**src/include/aux_readout_params.svh**
```systemverilog
// Constants of the overflow, look-at-me and auxiliary readout port
// What this block does
// - Overflow flags when any channel's bit 16, or bit 24 if selected, is one.
// - Auto load-and-clear switch fires load then clear when overflow arises.
// - Overflow request switch keeps look-at-me raised while overflow lasts.
// - Data-valid request switch raises look-at-me whenever readout register holds data.
// - Strobe S2 read clears it; set again 500 ns later until last channel.
// - Readout-enable request switch raises look-at-me after a readout request.
// - Test, clear and enable/disable look-at-me functions answer per dataway standard.
// - Respond only on module number match; 5-bit channel field picks channel.
// - After address strobe ends, drive the 24-bit count with data strobe.
// - Dataway reads win over aux reads; aux answer takes 500 to 900 ns.
// - A running test cycle holds off aux readout for 12.8 us.
// - Aux readout is suspended while the suspend bit is set.
// - Dataway initialize clears the suspend bit.
// - Unarmed readout or latching bypass loads the live counter value.
// - Veto-on-bus-read inhibits all counting 200 ns while loading output register.
// - Armed, unfinished dataway readout without latching bypass makes aux reads use latched values.
// - All aux bus lines are negative logic: low means one.
// - Data strobe accompanies data for 500 ns within 50 ns.
`ifndef AUX_READOUT_PARAMS_SVH
`define AUX_READOUT_PARAMS_SVH

`define CLK_MHZ 250
`define NS_TO_CYC(ns) (((ns) * `CLK_MHZ + 999) / 1000)

// Times in ns and their cycle counts
`define T_RESP_MIN_NS 500
`define T_VETO_NS 200
`define T_STROBE_NS 500
`define T_REARM_NS 500
`define T_TEST_HOLD_NS 12800
`define RESP_MIN_CYC `NS_TO_CYC(`T_RESP_MIN_NS)
`define VETO_CYC `NS_TO_CYC(`T_VETO_NS)
`define STROBE_CYC `NS_TO_CYC(`T_STROBE_NS)
`define REARM_CYC `NS_TO_CYC(`T_REARM_NS)
`define TEST_HOLD_CYC `NS_TO_CYC(`T_TEST_HOLD_NS)

// Register byte offsets
`define REG_CMD_OFS 8'h00
`define REG_SWITCH_OFS 8'h04
`define REG_STATUS_OFS 8'h08

// Field positions
`define CMD_SUSPEND_BIT 0
`define SW_WIDTH 11
`define ST_OVF_BIT 0
`define ST_LAM_BIT 1
`define ST_ARMED_BIT 2
`define ST_BUSY_BIT 3
`define ST_LAMEN_BIT 4
`define ST_HOLD_BIT 5

// Address word fields on the shared lines
`define ADDR_CHAN_LSB 0
`define ADDR_MOD_LSB 5

// Reset values
`define CMD_RST 1'b0
`define SWITCH_RST 11'h000

// Overflow bit indexes, counting from zero
`define OVF_BIT_NARROW 15
`define OVF_BIT_WIDE 23

`endif

```
**src/include/aux_readout_pkg.sv**
```systemverilog
// Types shared by the auxiliary readout design
package aux_readout_pkg;

  typedef enum logic [2:0] {
    AUX_IDLE,
    AUX_ADDR,
    AUX_WAIT,
    AUX_LOAD,
    AUX_DRIVE
  } aux_state_t;

  // Side switch settings, software-written
  typedef struct packed {
    logic [3:0] module_num;
    logic veto_on_bus_read;
    logic latching_bypass;
    logic request_on_readout_enable;
    logic request_on_data_valid;
    logic request_on_overflow;
    logic auto_load_clear_on_overflow;
    logic overflow_width_select;
  } switch_t;

  // Drive to the auxiliary bus pins
  typedef struct packed {
    logic [23:0] lines_n;
    logic lines_oe;
    logic strobe_oe;
  } bus_drive_t;

endpackage

```
**src/hdl/hold_timer.sv**
```systemverilog
// Down-counting hold timer
`timescale 1ns/1ps
module hold_timer #(
  parameter int W = 12
) (
  input wire logic i_clk_sys, // System clock
  input wire logic i_rst_n, // Asynchronous reset, active low
  input wire logic i_start, // Start pulse, reloads the count
  input wire logic [W-1:0] i_cycles, // Hold length in cycles
  output logic o_busy // High while counting
);

  logic [W-1:0] count_reg;

  // Reload on start, otherwise count to zero
  always_ff @(posedge i_clk_sys or negedge i_rst_n) begin
    if (!i_rst_n) begin
      count_reg <= '0;
    end else if (i_start) begin
      count_reg <= i_cycles;
    end else if (count_reg != '0) begin
      count_reg <= count_reg - W'(1);
    end
  end

  assign o_busy = (count_reg != '0);

endmodule

```
**src/hdl/aux_readout.sv**
```systemverilog
// Overflow, look-at-me and auxiliary bus readout logic of the scaler
//
// The AXI4-Lite interface to the registers and the register addresses were left to the implementer.
`timescale 1ns/1ps
`include "aux_readout_params.svh"
module aux_readout (
  input wire logic i_clk_sys, // System clock, 250 MHz
  input wire logic i_rst_n, // Asynchronous reset, active low
  // AXI4-Lite slave
  input wire logic [7:0] i_awaddr, // Write address
  input wire logic i_awvalid, // Write address valid
  output logic o_awready, // Write address ready
  input wire logic [31:0] i_wdata, // Write data
  input wire logic [3:0] i_wstrb, // Write byte strobes
  input wire logic i_wvalid, // Write data valid
  output logic o_wready, // Write data ready
  output logic [1:0] o_bresp, // Write response
  output logic o_bvalid, // Write response valid
  input wire logic i_bready, // Write response ready
  input wire logic [7:0] i_araddr, // Read address
  input wire logic i_arvalid, // Read address valid
  output logic o_arready, // Read address ready
  output logic [31:0] o_rdata, // Read data
  output logic [1:0] o_rresp, // Read response
  output logic o_rvalid, // Read data valid
  input wire logic i_rready, // Read data ready
  // Scaler core
  input wire logic [31:0] i_chan_bit16, // Bit 16 of each channel
  input wire logic [31:0] i_chan_bit24, // Bit 24 of each channel
  input wire logic [23:0] i_chan_value, // Value of selected channel
  output logic [4:0] o_chan_sel, // Channel to present
  output logic o_use_latched, // Select latched over live value
  output logic o_veto, // Inhibit all counting
  output logic o_load_req, // Load function pulse
  output logic o_clear_req, // Clear function pulse
  // Dataway readout state and functions
  input wire logic i_dw_init, // Dataway initialize pulse
  input wire logic i_readout_armed, // Readout armed indicator
  input wire logic i_readout_init, // Readout initialized pulse
  input wire logic i_readout_done, // Last channel has been read
  input wire logic i_readout_request, // Readout request pulse
  input wire logic i_s2_read, // Read at strobe S2 pulse
  input wire logic i_dw_read_busy, // Dataway read in progress
  input wire logic i_test_start, // Test cycle start pulse
  input wire logic i_fn_test_lam, // Test look-at-me pulse
  input wire logic i_fn_clear_lam, // Clear look-at-me pulse
  input wire logic i_fn_enable_lam, // Enable look-at-me pulse
  input wire logic i_fn_disable_lam, // Disable look-at-me pulse
  output logic o_lam, // Look-at-me request
  output logic o_q, // Q answer to last function
  // Auxiliary bus, negative logic
  input wire logic [8:0] i_shared_bus_lines_n, // Address word in
  input wire logic i_address_strobe_n, // Address strobe in
  output logic [23:0] o_shared_bus_lines_n, // Data word out
  output logic o_shared_bus_lines_oe, // Data lines drive enable
  output logic o_data_valid_strobe_n, // Data strobe level when driven
  output logic o_data_valid_strobe_oe // Data strobe pull-down enable
);

  // ****************************************************************
  // Registers and bus slave
  // ****************************************************************

  logic command_word_register;
  aux_readout_pkg::switch_t switch_reg;
  logic [7:0] awaddr_reg;
  logic aw_held_reg;
  logic [31:0] wdata_reg;
  logic [3:0] wstrb_reg;
  logic w_held_reg;
  logic ovf_reg;
  logic lam_data_reg;
  logic lam_enable_reg;
  logic lam_pending;
  logic test_hold;
  aux_readout_pkg::aux_state_t aux_state_reg;
  aux_readout_pkg::bus_drive_t bus_reg;

  // Address match for a register offset
  function automatic logic hit(input logic [7:0] addr, input logic [7:0] ofs);
    hit = (addr[7:2] == ofs[7:2]);
  endfunction

  logic do_write;
  assign do_write = aw_held_reg && w_held_reg && !o_bvalid;

  // Catch write address and data in either order
  always_ff @(posedge i_clk_sys or negedge i_rst_n) begin
    if (!i_rst_n) begin
      aw_held_reg <= 1'b0;
      w_held_reg <= 1'b0;
      awaddr_reg <= 8'h00;
      wdata_reg <= 32'h0000_0000;
      wstrb_reg <= 4'h0;
    end else begin
      if (o_awready && i_awvalid) begin
        aw_held_reg <= 1'b1;
        awaddr_reg <= i_awaddr;
      end else if (do_write) begin
        aw_held_reg <= 1'b0;
      end
      if (o_wready && i_wvalid) begin
        w_held_reg <= 1'b1;
        wdata_reg <= i_wdata;
        wstrb_reg <= i_wstrb;
      end else if (do_write) begin
        w_held_reg <= 1'b0;
      end
    end
  end

  // Ready flags and write response
  always_ff @(posedge i_clk_sys or negedge i_rst_n) begin
    if (!i_rst_n) begin
      o_awready <= 1'b0;
      o_wready <= 1'b0;
      o_bvalid <= 1'b0;
      o_bresp <= 2'h0;
    end else begin
      o_awready <= !aw_held_reg && !(o_awready && i_awvalid) && !o_bvalid;
      o_wready <= !w_held_reg && !(o_wready && i_wvalid) && !o_bvalid;
      if (do_write) begin
        o_bvalid <= 1'b1;
        o_bresp <= (hit(awaddr_reg, `REG_CMD_OFS) || hit(awaddr_reg, `REG_SWITCH_OFS)
                    || hit(awaddr_reg, `REG_STATUS_OFS)) ? 2'h0 : 2'h2;
      end else if (i_bready) begin
        o_bvalid <= 1'b0;
      end
    end
  end

  // Command word; dataway initialize clears the suspend bit
  always_ff @(posedge i_clk_sys or negedge i_rst_n) begin
    if (!i_rst_n) begin
      command_word_register <= `CMD_RST;
    end else if (i_dw_init) begin
      command_word_register <= 1'b0;
    end else if (do_write && hit(awaddr_reg, `REG_CMD_OFS) && wstrb_reg[0]) begin
      command_word_register <= wdata_reg[`CMD_SUSPEND_BIT];
    end
  end

  // Side switch settings
  always_ff @(posedge i_clk_sys or negedge i_rst_n) begin
    if (!i_rst_n) begin
      switch_reg <= `SWITCH_RST;
    end else if (do_write && hit(awaddr_reg, `REG_SWITCH_OFS)) begin
      if (wstrb_reg[0]) switch_reg[7:0] <= wdata_reg[7:0];
      if (wstrb_reg[1]) switch_reg[`SW_WIDTH-1:8] <= wdata_reg[`SW_WIDTH-1:8];
    end
  end

  // Read channel, one cycle answer
  always_ff @(posedge i_clk_sys or negedge i_rst_n) begin
    if (!i_rst_n) begin
      o_arready <= 1'b0;
      o_rvalid <= 1'b0;
      o_rdata <= 32'h0000_0000;
      o_rresp <= 2'h0;
    end else begin
      o_arready <= !o_rvalid && !(o_arready && i_arvalid);
      if (o_arready && i_arvalid) begin
        o_rvalid <= 1'b1;
        o_rresp <= 2'h0;
        o_rdata <= 32'h0000_0000;
        if (hit(i_araddr, `REG_CMD_OFS)) begin
          o_rdata[`CMD_SUSPEND_BIT] <= command_word_register;
        end else if (hit(i_araddr, `REG_SWITCH_OFS)) begin
          o_rdata[`SW_WIDTH-1:0] <= switch_reg;
        end else if (hit(i_araddr, `REG_STATUS_OFS)) begin
          o_rdata[`ST_OVF_BIT] <= ovf_reg;
          o_rdata[`ST_LAM_BIT] <= lam_pending;
          o_rdata[`ST_ARMED_BIT] <= i_readout_armed;
          o_rdata[`ST_BUSY_BIT] <= (aux_state_reg != aux_readout_pkg::AUX_IDLE);
          o_rdata[`ST_LAMEN_BIT] <= lam_enable_reg;
          o_rdata[`ST_HOLD_BIT] <= test_hold;
        end else begin
          o_rresp <= 2'h2;
        end
      end else if (i_rready) begin
        o_rvalid <= 1'b0;
      end
    end
  end

  // ****************************************************************
  // Overflow and automatic load and clear
  // ****************************************************************

  logic ovf_any;
  assign ovf_any = switch_reg.overflow_width_select ? (|i_chan_bit24) : (|i_chan_bit16);

  // Overflow flag and load-then-clear on its rising edge
  always_ff @(posedge i_clk_sys or negedge i_rst_n) begin
    if (!i_rst_n) begin
      ovf_reg <= 1'b0;
      o_load_req <= 1'b0;
      o_clear_req <= 1'b0;
    end else begin
      ovf_reg <= ovf_any;
      o_load_req <= switch_reg.auto_load_clear_on_overflow && ovf_any && !ovf_reg;
      o_clear_req <= o_load_req;
    end
  end

  // ****************************************************************
  // Look-at-me request
  // ****************************************************************

  logic lam_rearm_reg;
  logic [7:0] rearm_cnt_reg;
  logic lam_readout_reg;

  // Data-valid source: cleared by S2 read, set again 500 ns later while armed and not done
  always_ff @(posedge i_clk_sys or negedge i_rst_n) begin
    if (!i_rst_n) begin
      lam_data_reg <= 1'b0;
      lam_rearm_reg <= 1'b0;
      rearm_cnt_reg <= 8'h00;
    end else if (i_readout_init) begin
      lam_data_reg <= 1'b1;
      lam_rearm_reg <= 1'b0;
    end else if (i_dw_init || i_fn_clear_lam) begin
      lam_data_reg <= 1'b0;
      lam_rearm_reg <= 1'b0;
    end else if (i_s2_read) begin
      lam_data_reg <= 1'b0;
      lam_rearm_reg <= 1'b1;
      rearm_cnt_reg <= 8'(`REARM_CYC - 1);
    end else if (lam_rearm_reg) begin
      if (rearm_cnt_reg != 8'h00) begin
        rearm_cnt_reg <= rearm_cnt_reg - 8'h01;
      end else begin
        lam_rearm_reg <= 1'b0;
        lam_data_reg <= i_readout_armed && !i_readout_done;
      end
    end
  end

  // Readout-enable source, held until cleared
  always_ff @(posedge i_clk_sys or negedge i_rst_n) begin
    if (!i_rst_n) begin
      lam_readout_reg <= 1'b0;
    end else if (i_readout_request) begin
      lam_readout_reg <= 1'b1;
    end else if (i_dw_init || i_fn_clear_lam) begin
      lam_readout_reg <= 1'b0;
    end
  end

  assign lam_pending = (switch_reg.request_on_overflow && ovf_reg)
                       || (switch_reg.request_on_data_valid && lam_data_reg)
                       || (switch_reg.request_on_readout_enable && lam_readout_reg);

  // Mask, request output and Q answers
  always_ff @(posedge i_clk_sys or negedge i_rst_n) begin
    if (!i_rst_n) begin
      lam_enable_reg <= 1'b0;
      o_lam <= 1'b0;
      o_q <= 1'b0;
    end else begin
      if (i_dw_init || i_fn_disable_lam) begin
        lam_enable_reg <= 1'b0;
      end else if (i_fn_enable_lam) begin
        lam_enable_reg <= 1'b1;
      end
      o_lam <= lam_enable_reg && lam_pending;
      if (i_fn_test_lam) begin
        o_q <= lam_pending;
      end else if (i_fn_clear_lam || i_fn_enable_lam || i_fn_disable_lam) begin
        o_q <= 1'b1;
      end else begin
        o_q <= 1'b0;
      end
    end
  end

  // ****************************************************************
  // Auxiliary bus readout
  // ****************************************************************

  logic [8:0] addr_word_reg;
  logic [7:0] phase_cnt_reg, veto_cnt_reg;
  logic strobe_on;
  logic addr_match;

  // Test cycle hold-off timer
  hold_timer #(
    .W(12)
  ) u_test_hold (
    .i_clk_sys(i_clk_sys),
    .i_rst_n(i_rst_n),
    .i_start(i_test_start),
    .i_cycles(12'(`TEST_HOLD_CYC)),
    .o_busy(test_hold)
  );

  assign strobe_on = !i_address_strobe_n;
  assign addr_match = (addr_word_reg[`ADDR_MOD_LSB +: 4] == switch_reg.module_num);

  // Transfer sequence: address, wait for a free slot, load, drive
  always_ff @(posedge i_clk_sys or negedge i_rst_n) begin
    if (!i_rst_n) begin
      aux_state_reg <= aux_readout_pkg::AUX_IDLE;
      addr_word_reg <= 9'h000;
      phase_cnt_reg <= 8'h00;
      veto_cnt_reg <= 8'h00;
      o_chan_sel <= 5'h00;
      o_use_latched <= 1'b0;
      o_veto <= 1'b0;
      bus_reg <= '0;
    end else begin
      unique case (aux_state_reg)
        aux_readout_pkg::AUX_IDLE: begin
          if (strobe_on) begin
            aux_state_reg <= aux_readout_pkg::AUX_ADDR;
          end
        end
        aux_readout_pkg::AUX_ADDR: begin
          if (strobe_on) addr_word_reg <= ~i_shared_bus_lines_n;
          if (!strobe_on) begin
            aux_state_reg <= addr_match ? aux_readout_pkg::AUX_WAIT
                                        : aux_readout_pkg::AUX_IDLE;
            phase_cnt_reg <= 8'(`RESP_MIN_CYC - 1);
          end
        end
        aux_readout_pkg::AUX_WAIT: begin
          if (phase_cnt_reg != 8'h00) begin
            phase_cnt_reg <= phase_cnt_reg - 8'h01;
          end
          if (!i_dw_read_busy && !test_hold && !command_word_register) begin
            aux_state_reg <= aux_readout_pkg::AUX_LOAD;
            o_chan_sel <= addr_word_reg[`ADDR_CHAN_LSB +: 5];
            o_use_latched <= i_readout_armed && !i_readout_done
                             && !switch_reg.latching_bypass;
            o_veto <= switch_reg.veto_on_bus_read;
            veto_cnt_reg <= 8'(`VETO_CYC - 1);
          end
        end
        aux_readout_pkg::AUX_LOAD: begin
          if (phase_cnt_reg != 8'h00) begin
            phase_cnt_reg <= phase_cnt_reg - 8'h01;
          end
          if (veto_cnt_reg != 8'h00) veto_cnt_reg <= veto_cnt_reg - 8'h01;
          else o_veto <= 1'b0;
          if (phase_cnt_reg == 8'h00 && veto_cnt_reg == 8'h00) begin
            aux_state_reg <= aux_readout_pkg::AUX_DRIVE;
            bus_reg.lines_n <= ~i_chan_value;
            bus_reg.lines_oe <= 1'b1;
            bus_reg.strobe_oe <= 1'b1;
            phase_cnt_reg <= 8'(`STROBE_CYC - 1);
          end
        end
        aux_readout_pkg::AUX_DRIVE: begin
          if (phase_cnt_reg != 8'h00) begin
            phase_cnt_reg <= phase_cnt_reg - 8'h01;
          end else begin
            bus_reg <= '0;
            aux_state_reg <= aux_readout_pkg::AUX_IDLE;
          end
        end
      endcase
    end
  end

  // Pin data and enables straight from the bus flops
  assign o_shared_bus_lines_n = bus_reg.lines_n;
  assign o_shared_bus_lines_oe = bus_reg.lines_oe;
  assign o_data_valid_strobe_oe = bus_reg.strobe_oe;
  assign o_data_valid_strobe_n = 1'b0; // Open collector: only ever pulls low

endmodule

```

--*--

- [Task instructions]: Tally the lines of the records that contain "clears", then write only the total.

- [Answer to the problem]: 3